_9MOTHER9HORSE9EYES9: the mysterious tale terrifying Reddit - YeGoblynQueenne
https://www.theguardian.com/technology/2016/may/05/9mother9horse9eyes9-the-mysterious-tale-terrifying-reddit
======
smoyer
I'm caught up in reading this as a novel and would like to point out a few
observations (I'd say AMA but I'm not sure it would help):

\- Someone pointed out this is like watching a train-wreck. It's disturbing
yet you can't look away. I agree.

\- It's very disjointed - I'm still not sure how the interleaving segments
relate to each other (I have a few ideas). But the tone changes so much, it's
almost hard to believe it's a coherent story. It's either brilliant writing or
the writer needs medical help.

\- It's offensive - I think the writer has touched every possible topic the
politically correct crowd deems taboo.
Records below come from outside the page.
===== config.mk =====
export PLATFORM = sky130hd
export DESIGN_NAME = byte_ring_buffer_atomic_put_unit
export DESIGN_NICKNAME = d
export VERILOG_FILES = /design/src/rtl/core/brbap_pkg.sv /design/src/rtl/core/brbap_ctrl.sv /design/src/rtl/core/brbap_dp.sv /design/src/rtl/core/byte_ring_buffer_atomic_put_unit.sv
export SDC_FILE = /design/constraint.sdc
export NUM_CORES = 2
export LEC_CHECK = 0
export ABC_CLOCK_PERIOD_IN_PS = 20600
export BUFFER_PORTS_ARGS = -buffer_cell sky130_fd_sc_hd__buf_2
export CORE_MARGIN = 5
export CORE_UTILIZATION = 39
export CTS_BUF_LIST = sky130_fd_sc_hd__clkbuf_4
export DETAILED_ROUTE_END_ITERATION = 10
export GPL_ROUTABILITY_DRIVEN = 0
export PLACE_DENSITY = 0.61
export SYNTH_ARGS = -nofsm -noshare
export SYNTH_HDL_FRONTEND = slang
export SYNTH_SLANG_ARGS = --single-unit

===== constraint.sdc =====
create_clock -name clk_i -period 20.6 [get_ports clk_i]
set_input_delay 2.06 -clock clk_i [delete_from_list [all_inputs] [get_ports clk_i]]
set_output_delay 2.06 -clock clk_i [all_outputs]
set_load 0.01 [all_outputs]
`config.mk`:
```
export PLATFORM = sky130hd
export DESIGN_NAME = ctls_div
export DESIGN_NICKNAME = d
export VERILOG_FILES = /design/src/sv/ctls_pkg.sv /design/src/sv/ctls_div.sv
export SDC_FILE = /design/constraint.sdc
export NUM_CORES = 1
export LEC_CHECK = 0
export BUFFER_PORTS_ARGS = -buffer_cell sky130_fd_sc_hd__buf_2
export CAP_MARGIN = 20
export CORE_MARGIN = 4
export CORE_UTILIZATION = 52
export DETAILED_ROUTE_END_ITERATION = 10
export PLACE_DENSITY = 0.77
export SYNTH_ARGS = -nofsm -noshare
export SYNTH_HDL_FRONTEND = slang
export SYNTH_SLANG_ARGS = --single-unit
export TNS_END_PERCENT = 30
```
`constraint.sdc`:
```
create_clock -name clk -period 3.75 [get_ports clk]
set_clock_uncertainty 0.15 [all_clocks]
set_input_delay 0.375 -clock clk [delete_from_list [all_inputs] [get_ports clk]]
set_output_delay 0.375 -clock clk [all_outputs]
set_load 0.005 [all_outputs]
```
`src/sv/ctls_pkg.sv`:
```
// Shared types, codes and constants of the cyclic tridiagonal LU solver.
// Used by ctls_div, cyclic_tridiagonal_lu_solver and its checker; no dependencies.
package ctls_pkg;

  localparam int DEF_MAX_ORDER = 64;
  localparam int DEF_FRAC_BITS = 24;
  localparam int VAL_W = 32;
  localparam int ORDER_W = 7;
  localparam logic [ORDER_W-1:0] ORDER_RESET = 7'd64;
  localparam logic [ORDER_W-1:0] ORDER_MIN = 7'd3;

  // Operation codes of an input item.
  localparam logic [1:0] OP_LOAD_COEF = 2'd0;
  localparam logic [1:0] OP_FACTOR    = 2'd1;
  localparam logic [1:0] OP_LOAD_RHS  = 2'd2;
  localparam logic [1:0] OP_SOLVE     = 2'd3;

  // Store codes; the right-hand side shares the memory as a sixth store.
  localparam logic [2:0] ST_LOWER  = 3'd0;
  localparam logic [2:0] ST_MAIN   = 3'd1;
  localparam logic [2:0] ST_UPPER  = 3'd2;
  localparam logic [2:0] ST_BOTTOM = 3'd3;
  localparam logic [2:0] ST_RIGHT  = 3'd4;
  localparam logic [2:0] ST_RHS    = 3'd5;

  // Error codes of a result.
  localparam logic [1:0] ERR_NONE     = 2'd0;
  localparam logic [1:0] ERR_ZERO_DIV = 2'd1;
  localparam logic [1:0] ERR_SAT      = 2'd2;

  // Result kinds.
  localparam logic KIND_FACTOR   = 1'b0;
  localparam logic KIND_SOLUTION = 1'b1;

  typedef struct packed {
    logic [1:0]              opcode;
    logic [2:0]              store_select;
    logic [5:0]              element_index;
    logic signed [VAL_W-1:0] element_value;
  } ctls_in_t;

  typedef struct packed {
    logic                    result_kind;
    logic [5:0]              result_index;
    logic signed [VAL_W-1:0] result_value;
    logic                    last_element;
    logic [1:0]              error_code;
  } ctls_out_t;

  // Request to and response from the divider.
  typedef struct packed {
    logic                    start;
    logic signed [VAL_W-1:0] dividend;
    logic signed [VAL_W-1:0] divisor;
  } div_req_t;

  typedef struct packed {
    logic                    done;
    logic signed [VAL_W-1:0] quotient;
    logic                    sat;
    logic                    zero;
  } div_rsp_t;

  // Error code from the flags: zero divisor wins over saturation.
  function automatic logic [1:0] code_of(input logic zero_flag, input logic sat_flag);
    logic [1:0] c;
    c = ERR_NONE;
    if (zero_flag) begin
      c = ERR_ZERO_DIV;
    end else if (sat_flag) begin
      c = ERR_SAT;
    end
    return c;
  endfunction

endpackage

```
`src/sv/ctls_div.sv`:
```
// Fixed-point divider: (x * 2^FRAC_BITS) / y truncated toward zero, saturated.
// Restoring, one quotient bit per cycle. Depends on ctls_pkg.
module ctls_div
  import ctls_pkg::*;
#(
  parameter int FRAC_BITS = DEF_FRAC_BITS
) (
  input  logic     clk,
  input  logic     rst_n,
  input  div_req_t req,
  output div_rsp_t rsp
);

  localparam int DVD_W = VAL_W + FRAC_BITS;
  localparam int CNT_W = $clog2(DVD_W + 1);
  localparam logic [DVD_W-1:0] QMAX = DVD_W'(64'h7fff_ffff);
  localparam logic [DVD_W-1:0] QMIN_MAG = DVD_W'(64'h8000_0000);

  logic             busy_r, fin_r;
  logic [CNT_W-1:0] cnt_r;
  logic [DVD_W-1:0] dvd_r;
  logic [VAL_W-1:0] rem_r, den_r;
  logic             neg_r, xneg_r, zero_r;
  logic [VAL_W-1:0] abs_x, abs_y;
  logic [VAL_W:0]   trial;
  logic             ge;

  assign abs_x = req.dividend[VAL_W-1] ? (~req.dividend + 1'b1) : req.dividend;
  assign abs_y = req.divisor[VAL_W-1] ? (~req.divisor + 1'b1) : req.divisor;
  assign trial = {rem_r, dvd_r[DVD_W-1]};
  assign ge    = trial >= {1'b0, den_r};

  // Control: busy while bits remain, then a one-cycle done.
  always_ff @(posedge clk) begin
    if (!rst_n) begin
      busy_r <= 1'b0;
      fin_r  <= 1'b0;
    end else begin
      if (req.start) begin
        busy_r <= (req.divisor != '0);
        fin_r  <= (req.divisor == '0);
      end else if (busy_r && cnt_r == CNT_W'(1)) begin
        busy_r <= 1'b0;
        fin_r  <= 1'b1;
      end else begin
        fin_r <= 1'b0;
      end
    end
  end

  // Datapath: the quotient shifts in where the dividend shifts out.
  always_ff @(posedge clk) begin
    if (req.start) begin
      dvd_r  <= {abs_x, {FRAC_BITS{1'b0}}};
      den_r  <= abs_y;
      rem_r  <= '0;
      cnt_r  <= CNT_W'(DVD_W);
      neg_r  <= req.dividend[VAL_W-1] ^ req.divisor[VAL_W-1];
      xneg_r <= req.dividend[VAL_W-1];
      zero_r <= (req.divisor == '0);
    end else if (busy_r) begin
      cnt_r <= cnt_r - 1'b1;
      rem_r <= ge ? VAL_W'(trial - {1'b0, den_r}) : trial[VAL_W-1:0];
      dvd_r <= {dvd_r[DVD_W-2:0], ge};
    end
  end

  // Sign and saturation of the finished quotient.
  always_comb begin
    rsp.done = fin_r;
    rsp.sat  = 1'b0;
    rsp.zero = zero_r;
    if (zero_r) begin
      rsp.quotient = xneg_r ? 32'sh8000_0000 : 32'sh7fff_ffff;
    end else if (!neg_r) begin
      if (dvd_r > QMAX) begin
        rsp.quotient = 32'sh7fff_ffff;
        rsp.sat      = 1'b1;
      end else begin
        rsp.quotient = dvd_r[VAL_W-1:0];
      end
    end else begin
      if (dvd_r > QMIN_MAG) begin
        rsp.quotient = 32'sh8000_0000;
        rsp.sat      = 1'b1;
      end else begin
        rsp.quotient = ~dvd_r[VAL_W-1:0] + 1'b1;
      end
    end
  end

endmodule

```
## After elaboration in Yosys (flattened, before gate mapping)

Index checks and enable logic that the tools add are counted.

| word-level totals | value |
|---|---|
| memories | 0 |
| bits in writable memories | 0 |
| input port bits | 67 |
| flip-flop bits (word level) | 131 |
| ROM bits | 0 |
| word-level logic and storage cells | 46 |
| latch bits | 0 |

| operators by class | value |
|---|---|
| multipliers | 0 |
| add/subtract/negate cells | 5 |
| shift operators | 0 |
| div/mod/pow operators | 0 |
| bitwise gates (word level) | 4 |
| reduce and logical (&&, ||, !) cells | 5 |
| order comparisons | 3 |
| equal/unequal tests | 1 |
| multiplexer cells | 17 |

Operators by type and width:

| cell | number |
|---|---|
| $mux W32 | 6 |
| $mux W56 | 2 |
| $add A32 B1 Y32 const B | 3 |
| $not A32 Y32 | 3 |
| $gt A56 B31 Y1 const B | 1 |
| $gt A56 B32 Y1 const B | 1 |
| $ge A33 B32 Y1 | 1 |
| $mux W33 | 1 |
| $logic_not A32 Y1 | 1 |
| $reduce_bool A32 Y1 | 1 |
| $sub A32 B32 Y32 | 1 |
| $mux W31 | 1 |
| $mux W1 | 7 |
| $eq A6 B1 Y1 const B | 1 |
| $sub A6 B1 Y6 const B | 1 |
| $reduce_bool A2 Y1 | 2 |
| $logic_and A1 B1 Y1 | 1 |
| $xor A1 B1 Y1 | 1 |

## Longest topological paths before layout

Gate-level depths: netlist (run 1).

| depth | value |
|---|---|
| depth in word-level cells | 5 |
| depth in mapped cells | 11 |
| depth with buffers taken out | 10 |

## Worst setup path after synthesis (run 1)

No wires, ideal clock.

| path | value |
|---|---|
| path type | register to output |
| start point | reg dvd_r[1] |
| end point | out rsp[11] (netlist bit) |
| cell stages (with the launch flop) | 11 |
| arrival | 2.764 ns |
| setup slack | 0.461 ns |
| data required time | 3.225 ns |
| cells stage by stage | dfxtp_1 -> inv_1 -> ha_1 -> nor3b_1 -> nand2_1 -> or4_4 -> buf_6 -> o41ai_4 -> nand3_2 -> or3_1 -> a31oi_1 |

RTL lines:

| what | RTL line | text |
|---|---|---|
| start: declaration | ctls_div.sv:21 | `logic [DVD_W-1:0] dvd_r;` |
| start signal: assignment | ctls_div.sv:54 | `dvd_r <= {abs_x, {FRAC_BITS{1'b0}}};` |
| start signal: assignment | ctls_div.sv:64 | `dvd_r <= {dvd_r[DVD_W-2:0], ge};` |
| end: declaration | ctls_div.sv:11 | `output div_rsp_t rsp` |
Most posts have at least one sentence
that offends me.

And yet I can't stop reading it - it's not the sunk costs feeling you get with
some books. Or the need to conquer a book that you feel at other times. Maybe
it's a need for closure? If the individual threads are left hanging, we'll all
end up unsatisfied.

EDIT: I'd recommend the chronological wiki postings maintained by GabbiKat as
a good way to read the story:
[https://www.reddit.com/r/9M9H9E9/wiki/narrativehttps://www.r...](https://www.reddit.com/r/9M9H9E9/wiki/narrativehttps://www.reddit.com/r/9M9H9E9/wiki/narrative).